The third Grand Tour of the season has come to an end. The Vuelta a España was won by Fabio Aru, ahead of Joaquim Rodríguez and Rafal Majka. Bart De Clercq finished fourteenth on GC. Unfortunately Lotto Soudal returns home without a victory, but with nice results of Monfort, Hansen and Van der Sande. Bart De Clercq and sports director Mario Aerts make a review of the previous weeks.
“Before the Vuelta I had the ambition to go for top ten. In the end I am fourteenth, a result I can live with. It feels like more was possible though. I crashed in stage eight, and had to recover a few days from it. In the stage to Andorra I lost some minutes because of that, and without the help of Jelle Vanendert and Maxime Monfort that could have even been more time. That day was the hardest of the entire Vuelta, also because it was the toughest stage of all,” Bart De Clercq told.
“In the last week I proved that my shape has stayed intact, that I got close to top ten and that I wasn’t less good than guys like Pozzovivo or Meintjes. In the time trial I even took back some minutes. Yesterday, I gained forty seconds on the group Dumoulin/Valverde, and that made I could stay on the fourteenth place and didn’t become seventeenth. The twelfth place was possible.
"The big breakaways played a role.

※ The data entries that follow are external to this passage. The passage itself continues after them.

## src/sfcso_pkg.sv

```systemverilog
/*
  Shared constants for the safety command and status object bank:
  object indices, field positions, reset values, timing counts, states.
  Assumes a single 40 MHz clock domain for every user of the package.
*/
package sfcso_pkg;

  // Clock and millisecond tick timing
  localparam int CLK_HZ      = 40_000_000;
  localparam int TICK_MS     = 1;
  localparam int TICK_CYCLES = CLK_HZ / 1000 * TICK_MS;
  localparam int TMR_W       = 17;

  // Object dictionary indices
  localparam logic [15:0] IDX_CMD_ECHO   = 16'h6620;
  localparam logic [15:0] IDX_STATUS     = 16'h6621;
  localparam logic [15:0] IDX_RESTART    = 16'h6630;
  localparam logic [15:0] IDX_FAULT      = 16'h6632;
  localparam logic [15:0] IDX_TORQUE_OFF = 16'h6640;
  localparam logic [15:0] IDX_OFF_MODE   = 16'h6641;
  localparam logic [15:0] IDX_STOP_ONE   = 16'h6650;
  localparam logic [15:0] IDX_OFF_DELAY  = 16'h6651;
  localparam logic [15:0] IDX_ZERO_SPEED = 16'h6653;
  localparam logic [15:0] IDX_ZERO_TIME  = 16'h6654;
  localparam logic [15:0] IDX_DECEL      = 16'h6656;
  localparam logic [15:0] IDX_RAMP_DELAY = 16'h6657;

  // Object subindices
  localparam logic [7:0] SUB_NONE = 8'h00;
  localparam logic [7:0] SUB_LOW  = 8'h01;
  localparam logic [7:0] SUB_HIGH = 8'h02;

  // Command word bit positions (high byte starts at 8)
  localparam int CMD_TORQUE_OFF = 0;
  localparam int CMD_STOP_ONE   = 1;
  localparam int CMD_FAULT_ACK  = 7;
  localparam int CMD_RESET      = 8;

  // Status word bit positions (high byte starts at 8)
  localparam int STS_TORQUE_OFF = 0;
  localparam int STS_WINDOW     = 1;
  localparam int STS_HALT       = 3;
  localparam int STS_FWD        = 5;
  localparam int STS_REV        = 6;
  localparam int STS_FAULT      = 7;
  localparam int STS_RESET      = 8;
  localparam int STS_BRAKE      = 9;
  localparam int STS_SPEED_LIM  = 10;
  localparam int STS_LINK       = 15;

  // Reset values
  localparam logic [15:0] RST_ECHO       = 16'h0000;
  localparam logic [15:0] RST_STATUS     = 16'h0000;
  localparam logic        RST_OFF_MODE   = 1'b0;
  localparam logic        RST_FAULT      = 1'b0;
  localparam logic [15:0] RST_OFF_DELAY  = 16'h03E8;
  localparam logic [31:0] RST_ZERO_SPEED = 32'h0000000A;
  localparam logic [15:0] RST_ZERO_TIME  = 16'h0000;
  localparam logic [31:0] RST_DECEL      = 32'h0000000F;
  localparam logic [15:0] RST_RAMP_DELAY = 16'h000A;

  // Zero-speed threshold range in rpm
  localparam logic [31:0] ZERO_SPEED_MIN = 32'h00000001;
  localparam logic [31:0] ZERO_SPEED_MAX = 32'h00001770;

  typedef enum logic [1:0] {
    ST_RUN,
    ST_STOP1,
    ST_OFF,
    ST_RESET
  } sfcso_state_type;

endpackage

```

## src/sfcso_tmr_if.sv

```systemverilog
/*
  Millisecond timer carrier between the object bank and its timers.
  Assumes tick and run come from logic on the same clock.
*/
`timescale 1ns/10ps
interface sfcso_tmr_if;
  import sfcso_pkg::*;

  logic             tick;
  logic             run;
  logic [TMR_W-1:0] elapsed;

  modport timer (input tick, input run, output elapsed);
  modport user  (output tick, output run, input elapsed);
endinterface

```

## src/sfcso_ms_tick.sv

```systemverilog
/*
  Divider giving a one-cycle pulse once per millisecond.
  Assumes one free-running clock; CYCLES is the tick period in cycles.
*/
`timescale 1ns/10ps
module sfcso_ms_tick #(
  parameter int CYCLES = sfcso_pkg::TICK_CYCLES
) (
  input  logic clk_i,
  input  logic resetn_i,
  output logic tick_o
);
  import sfcso_pkg::*;

  localparam int            CW   = (CYCLES > 1) ? $clog2(CYCLES) : 1;
  localparam logic [CW-1:0] LAST = CW'(CYCLES - 1);

  logic [CW-1:0] cnt;
  logic [CW-1:0] next_cnt;
  logic          next_tick;

  // Wrap counter, pulse on the last count
  always_comb begin
    next_tick = (cnt == LAST);
    next_cnt  = next_tick ? '0 : cnt + 1'b1;
  end

  always_ff @(posedge clk_i or negedge resetn_i) begin
    if (!resetn_i) begin
      cnt    <= '0;
      tick_o <= 1'b0;
    end else begin
      cnt    <= next_cnt;
      tick_o <= next_tick;
    end
  end
endmodule

```

## src/sfcso_ms_timer.sv

```systemverilog
/*
  Saturating millisecond elapsed-time counter.
  Assumes tick is a one-cycle pulse; run low restarts the count.
*/
`timescale 1ns/10ps
module sfcso_ms_timer (
  input logic         clk_i,
  input logic         resetn_i,
  sfcso_tmr_if.timer  tmr
);
  import sfcso_pkg::*;

  localparam logic [TMR_W-1:0] MAX = '1;

  logic [TMR_W-1:0] elapsed;
  logic [TMR_W-1:0] next_elapsed;

  // Restart when idle, count ticks while running
  always_comb begin
    next_elapsed = elapsed;
    if (!tmr.run) begin
      next_elapsed = '0; // [RQ17]
    end else if (tmr.tick && elapsed != MAX) begin
      next_elapsed = elapsed + 1'b1; // [RQ17]
    end
  end

  always_ff @(posedge clk_i or negedge resetn_i) begin
    if (!resetn_i) begin
      elapsed <= '0;
    end else begin
      elapsed <= next_elapsed;
    end
  end

  assign tmr.elapsed = elapsed;
endmodule

```

## src/sfcso_safety_objects.sv

```systemverilog
/*
  Safety command and status object bank with the torque-off and
  stop-one sequencing it reports on.
  Assumes cyclic command data, motion feedback and service accesses all
  come from logic on clk_i; service access takes one request per cycle.
*/
// Summary of operation
// RQ1: Low echo byte mirrors low command bits
// RQ2: High echo byte mirrors reset, brake, speed bits
// RQ3: Echo bytes track latest command, reset zero
// RQ4: Low status: off, window, halt, motion, fault
// RQ5: High status: reset, brake, speed, link fault
// RQ6: Reset request one; reset state reported one
// RQ7: Fault flag one while faulty, default zero
// RQ8: Torque-off requested by zero, reported by one
// RQ9: Reset mode selects restart acknowledge need
// RQ10: Stop-one requested by zero, reported by one
// RQ11: Delay expiry in stop-one enters torque-off
// RQ12: Zero-speed threshold ends stop-one early
// RQ13: Below-threshold dwell must exceed set time
// RQ14: Ramp check against minimum deceleration limit
// RQ15: Stop-one settings apply only when stopped
// RQ16: Ramp check starts after delay, ramp variant
// RQ17: Millisecond timers restart when condition drops
`timescale 1ns/10ps
module sfcso_safety_objects #(
  parameter int TICK_CYCLES = sfcso_pkg::TICK_CYCLES
) (
  input  logic        clk_i,
  input  logic        resetn_i,
  input  logic        pd_valid_i,
  input  logic [15:0] pd_cmd_i,
  input  logic [15:0] motor_speed_i,
  input  logic [31:0] motor_decel_i,
  input  logic        motor_stopped_i,
  input  logic        ramp_variant_i,
  input  logic        window_out_i,
  input  logic        halt_state_i,
  input  logic        fwd_motion_i,
  input  logic        rev_motion_i,
  input  logic        brake_state_i,
  input  logic [3:0]  speed_lim_state_i,
  input  logic        link_abnormal_i,
  input  logic        ext_fault_i,
  input  logic        sdo_req_i,
  input  logic        sdo_wr_i,
  input  logic [15:0] sdo_index_i,
  input  logic [7:0]  sdo_sub_i,
  input  logic [31:0] sdo_wdata_i,
  output logic        sdo_ack_o,
  output logic        sdo_err_o,
  output logic [31:0] sdo_rdata_o,
  output logic [15:0] cmd_echo_o,
  output logic [15:0] pd_status_o,
  output logic        torque_off_o,
  output logic        stop_one_o,
  output logic        reset_state_o,
  output logic        fault_o
);
  import sfcso_pkg::*;

  // Object address match
  function automatic logic sdo_hit(input logic [15:0] idx,
                                   input logic [7:0]  sub);
    return (sdo_index_i == idx) && (sdo_sub_i == sub);
  endfunction

  sfcso_state_type state;
  sfcso_state_type next_state;
  logic [15:0]     cmd_echo;
  logic [15:0]     next_cmd_echo;
  logic [15:0]     status;
  logic [15:0]     next_status;
  logic            fault;
  logic            next_fault;
  logic            off_mode;
  logic            next_off_mode;
  logic [15:0]     w_delay;
  logic [15:0]     next_w_delay;
  logic [31:0]     w_zero_speed;
  logic [31:0]     next_w_zero_speed;
  logic [15:0]     w_zero_time;
  logic [15:0]     next_w_zero_time;
  logic [31:0]     w_decel;
  logic [31:0]     next_w_decel;
  logic [15:0]     w_ramp_delay;
  logic [15:0]     next_w_ramp_delay;
  logic [15:0]     act_delay;
  logic [15:0]     next_act_delay;
  logic [31:0]     act_zero_speed;
  logic [31:0]     next_act_zero_speed;
  logic [15:0]     act_zero_time;
  logic [15:0]     next_act_zero_time;
  logic [31:0]     act_decel;
  logic [31:0]     next_act_decel;
  logic [15:0]     act_ramp_delay;
  logic [15:0]     next_act_ramp_delay;
  logic            next_sdo_ack;
  logic            next_sdo_err;
  logic [31:0]     next_sdo_rdata;
  logic            tick;
  logic [15:0]     speed_mag;
  logic            below_zero;
  logic            delay_done;
  logic            dwell_done;
  logic            ramp_check;
  logic            ramp_violation;
  logic            off_req;
  logic            stop_req;
  logic            reset_req;
  logic            ack_req;

  sfcso_tmr_if tmr [3] ();

  // Millisecond tick shared by all timers
  sfcso_ms_tick #(
    .CYCLES (TICK_CYCLES)
  ) u_tick (
    .clk_i    (clk_i),
    .resetn_i (resetn_i),
    .tick_o   (tick)
  );

  // Stop delay, zero-speed dwell and ramp start timers
  for (genvar g = 0; g < 3; g++) begin : g_tmr
    assign tmr[g].tick = tick;
    sfcso_ms_timer u_timer (
      .clk_i    (clk_i),
      .resetn_i (resetn_i),
      .tmr      (tmr[g])
    );
  end

  // Requests are read from the mirrored command word
  assign off_req   = ~cmd_echo[CMD_TORQUE_OFF]; // [RQ8]
  assign stop_req  = ~cmd_echo[CMD_STOP_ONE]; // [RQ10]
  assign reset_req = cmd_echo[CMD_RESET]; // [RQ6]
  assign ack_req   = cmd_echo[CMD_FAULT_ACK];

  // Speed magnitude and stop-one supervision terms
  assign speed_mag  = motor_speed_i[15] ? 16'(-motor_speed_i)
                                        : motor_speed_i;
  assign below_zero = {16'h0000, speed_mag} < act_zero_speed; // [RQ12]
  assign tmr[0].run = (state == ST_STOP1);
  assign tmr[1].run = (state == ST_STOP1) && below_zero; // [RQ13]
  assign tmr[2].run = (state == ST_STOP1) && ramp_variant_i; // [RQ16]
  assign delay_done = tmr[0].elapsed > TMR_W'(act_delay); // [RQ11]
  assign dwell_done = tmr[1].elapsed > TMR_W'(act_zero_time); // [RQ13]
  assign ramp_check = tmr[2].run && !below_zero &&
                      tmr[2].elapsed >= TMR_W'(act_ramp_delay); // [RQ16]
  assign ramp_violation = ramp_check &&
                          (motor_decel_i < act_decel); // [RQ14]

  // Safety state sequencing
  always_comb begin
    next_state = state;
    case (state)
      ST_RUN: begin
        if (fault || off_req) begin
          next_state = ST_OFF; // [RQ8]
        end else if (stop_req) begin
          next_state = ST_STOP1; // [RQ10]
        end
      end
      ST_STOP1: begin
        if (fault || off_req || delay_done || dwell_done) begin
          next_state = ST_OFF; // [RQ11] [RQ12]
        end
      end
      ST_OFF: begin
        if (!fault && !off_req && !stop_req) begin
          if (!off_mode) begin
            next_state = ST_RUN; // [RQ9]
          end else if (reset_req) begin
            next_state = ST_RESET; // [RQ9]
          end
        end
      end
      ST_RESET: begin
        if (fault || off_req || stop_req) begin
          next_state = ST_OFF;
        end else if (!reset_req) begin
          next_state = ST_RUN; // [RQ6]
        end
      end
      default: begin
        next_state = ST_OFF;
      end
    endcase
  end

  // Command mirror, fault flag and status word
  always_comb begin
    next_cmd_echo = cmd_echo;
    if (pd_valid_i) begin
      next_cmd_echo = pd_cmd_i; // [RQ1] [RQ2] [RQ3]
    end
    next_fault = fault;
    if (ack_req) begin
      next_fault = 1'b0;
    end
    if (ramp_violation || ext_fault_i) begin
      next_fault = 1'b1; // [RQ7] [RQ14]
    end
    next_status = RST_STATUS;
    next_status[STS_TORQUE_OFF] = (state == ST_OFF); // [RQ4]
    next_status[STS_WINDOW]     = window_out_i; // [RQ4]
    next_status[STS_HALT]       = halt_state_i; // [RQ4]
    next_status[STS_FWD]        = fwd_motion_i; // [RQ4]
    next_status[STS_REV]        = rev_motion_i; // [RQ4]
    next_status[STS_FAULT]      = fault; // [RQ4]
    next_status[STS_RESET]      = (state == ST_RESET); // [RQ5] [RQ6]
    next_status[STS_BRAKE]      = brake_state_i; // [RQ5]
    next_status[STS_SPEED_LIM +: 4] = speed_lim_state_i; // [RQ5]
    next_status[STS_LINK]       = link_abnormal_i; // [RQ5]
  end

  // Service access and settings, active copies load at standstill
  always_comb begin
    next_off_mode     = off_mode;
    next_w_delay      = w_delay;
    next_w_zero_speed = w_zero_speed;
    next_w_zero_time  = w_zero_time;
    next_w_decel      = w_decel;
    next_w_ramp_delay = w_ramp_delay;
    next_sdo_ack      = sdo_req_i;
    next_sdo_err      = 1'b0;
    next_sdo_rdata    = 32'h00000000;
    if (sdo_req_i) begin
      if (sdo_hit(IDX_CMD_ECHO, SUB_LOW)) begin
        next_sdo_rdata = {24'h000000, cmd_echo[7:0]};
        next_sdo_err   = sdo_wr_i;
      end else if (sdo_hit(IDX_CMD_ECHO, SUB_HIGH)) begin
        next_sdo_rdata = {24'h000000, cmd_echo[15:8]};
        next_sdo_err   = sdo_wr_i;
      end else if (sdo_hit(IDX_STATUS, SUB_LOW)) begin
        next_sdo_rdata = {24'h000000, status[7:0]};
        next_sdo_err   = sdo_wr_i;
      end else if (sdo_hit(IDX_STATUS, SUB_HIGH)) begin
        next_sdo_rdata = {24'h000000, status[15:8]};
        next_sdo_err   = sdo_wr_i;
      end else if (sdo_hit(IDX_RESTART, SUB_NONE)) begin
        next_sdo_rdata = {31'h0, state == ST_RESET};
      end else if (sdo_hit(IDX_FAULT, SUB_NONE)) begin
        next_sdo_rdata = {31'h0, fault};
        next_sdo_err   = sdo_wr_i;
      end else if (sdo_hit(IDX_TORQUE_OFF, SUB_NONE)) begin
        next_sdo_rdata = {31'h0, state == ST_OFF};
      end else if (sdo_hit(IDX_STOP_ONE, SUB_LOW)) begin
        next_sdo_rdata = {31'h0, state == ST_STOP1};
      end else if (sdo_hit(IDX_OFF_MODE, SUB_NONE)) begin
        next_sdo_rdata = {31'h0, off_mode};
        if (sdo_wr_i) begin
          next_off_mode = sdo_wdata_i[0]; // [RQ9]
        end
      end else if (sdo_hit(IDX_OFF_DELAY, SUB_LOW)) begin
        next_sdo_rdata = {16'h0000, w_delay};
        if (sdo_wr_i) begin
          next_w_delay = sdo_wdata_i[15:0];
        end
      end else if (sdo_hit(IDX_ZERO_SPEED, SUB_LOW)) begin
        next_sdo_rdata = w_zero_speed;
        if (sdo_wr_i) begin
          if (sdo_wdata_i >= ZERO_SPEED_MIN &&
              sdo_wdata_i <= ZERO_SPEED_MAX) begin
            next_w_zero_speed = sdo_wdata_i; // [RQ12]
          end else begin
            next_sdo_err = 1'b1;
          end
        end
      end else if (sdo_hit(IDX_ZERO_TIME, SUB_LOW)) begin
        next_sdo_rdata = {16'h0000, w_zero_time};
        if (sdo_wr_i) begin
          next_w_zero_time = sdo_wdata_i[15:0];
        end
      end else if (sdo_hit(IDX_DECEL, SUB_LOW)) begin
        next_sdo_rdata = w_decel;
        if (sdo_wr_i) begin
          next_w_decel = sdo_wdata_i;
        end
      end else if (sdo_hit(IDX_RAMP_DELAY, SUB_LOW)) begin
        next_sdo_rdata = {16'h0000, w_ramp_delay};
        if (sdo_wr_i) begin
          next_w_ramp_delay = sdo_wdata_i[15:0];
        end
      end else begin
        next_sdo_err = 1'b1;
      end
    end
    next_act_delay      = act_delay;
    next_act_zero_speed = act_zero_speed;
    next_act_zero_time  = act_zero_time;
    next_act_decel      = act_decel;
    next_act_ramp_delay = act_ramp_delay;
    if (motor_stopped_i) begin
      next_act_delay      = w_delay; // [RQ15]
      next_act_zero_speed = w_zero_speed; // [RQ15]
      next_act_zero_time  = w_zero_time; // [RQ15]
      next_act_decel      = w_decel; // [RQ15]
      next_act_ramp_delay = w_ramp_delay; // [RQ15]
    end
  end

  always_ff @(posedge clk_i or negedge resetn_i) begin
    if (!resetn_i) begin
      state          <= ST_OFF;
      cmd_echo       <= RST_ECHO;
      status         <= RST_STATUS;
      fault          <= RST_FAULT;
      off_mode       <= RST_OFF_MODE;
      w_delay        <= RST_OFF_DELAY;
      w_zero_speed   <= RST_ZERO_SPEED;
      w_zero_time    <= RST_ZERO_TIME;
      w_decel        <= RST_DECEL;
      w_ramp_delay   <= RST_RAMP_DELAY;
      act_delay      <= RST_OFF_DELAY;
      act_zero_speed <= RST_ZERO_SPEED;
      act_zero_time  <= RST_ZERO_TIME;
      act_decel      <= RST_DECEL;
      act_ramp_delay <= RST_RAMP_DELAY;
      sdo_ack_o      <= 1'b0;
      sdo_err_o      <= 1'b0;
      sdo_rdata_o    <= 32'h00000000;
    end else begin
      state          <= next_state;
      cmd_echo       <= next_cmd_echo;
      status         <= next_status;
      fault          <= next_fault;
      off_mode       <= next_off_mode;
      w_delay        <= next_w_delay;
      w_zero_speed   <= next_w_zero_speed;
      w_zero_time    <= next_w_zero_time;
      w_decel        <= next_w_decel;
      w_ramp_delay   <= next_w_ramp_delay;
      act_delay      <= next_act_delay;
      act_zero_speed <= next_act_zero_speed;
      act_zero_time  <= next_act_zero_time;
      act_decel      <= next_act_decel;
      act_ramp_delay <= next_act_ramp_delay;
      sdo_ack_o      <= next_sdo_ack;
      sdo_err_o      <= next_sdo_err;
      sdo_rdata_o    <= next_sdo_rdata;
    end
  end

  // State flags straight from the state register, fault flag from the fault register
  assign cmd_echo_o    = cmd_echo;
  assign pd_status_o   = status;
  assign torque_off_o  = (state == ST_OFF); // [RQ8]
  assign stop_one_o    = (state == ST_STOP1); // [RQ10]
  assign reset_state_o = (state == ST_RESET); // [RQ6]
  assign fault_o       = fault; // [RQ7]
endmodule

```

The day I was in one, MTN and Astana really chased hard to get us back. Other days, like yesterday, that didn’t happen, so other guys could take back time on me. You always think about joining a break to aim for a stage win. Winning a stage would be a dream come true, and sometimes you can gain sufficient time to get a good overall result at the end. That can happen in smaller stage races and Grand Tours.
“This Vuelta I learnt that a top ten place isn’t an unrealistic ambition. I have to keep that in mind for the future. A stage race of three weeks isn’t a disadvantage for me. The condition stayed quite consistent and I could recover enough during the three weeks. It’s hard to say where that can get me in the future. Of course there are limits. In 2013, I already was on this path, but last year I didn’t have a good season. This season I picked up where I left in 2013 and I want to continue that way in 2016, in the Lotto Soudal team. My contract has been extended with two years and in the future I will of course keep focusing on Grand Tours and one-week stage races.”
“It’s always a goal to win a stage, but we didn’t reach it this time," Aerts said. "The last days we tried hard, after we had raced too defensively in the first part. We weren’t represented in too many breakaways that survived to the finish, while we did have the riders for it. We didn’t race aggressively enough, a bit too scared to hurt ourselves. But of course you have to be able to move along as well.
“We can be satisfied with the performance of Bart De Clercq as GC rider. He could stay with the favourites for a long time, with a bit of luck he could have gotten twelfth on GC and when the selection was made in the mountain stages he could stay with the best for a long time. The first ten days the finishes were pretty explosive and that really isn’t his cup of tea. He has raced more assertively than in the past, that’s a positive evolution which he wants to continue in the future.
"Maxime Monfort could pretty easily change his strategy when it was obvious that a top ten place wouldn’t be an option. He did a great job supporting Bart De Clercq and the team and joined a breakaway a few times, which is new to him. That got him the third place on Friday.
“Tosh Van der Sande rode a fantastic Vuelta. He showed himself, in bunch sprints and breakaways. In some stages a better result than third, fourth, fifth, sixth or ninth was even possible. We can also make a positive evaluation of the Grand Tour début of Jasper De Buyst. He’s not exhausted and will have become stronger. Adam Hansen tried to be in a break often, had marked certain stages, but didn’t have much luck with the composition of the groups or the race situation.
“The crash and medical situation of Kris Boeckmans was of course very emotional. Each day we waited to hear how his situation would evolve, the first days we were really scared because the injuries were so severe. Something like that has a big influence on the atmosphere in the team. For someone like Thomas De Gendt, who was there when it happened and is close to Kris, it was hard to focus on the race. Apart from that Thomas hadn’t recovered enough from the Tour. He was empty, both physically and mentally.”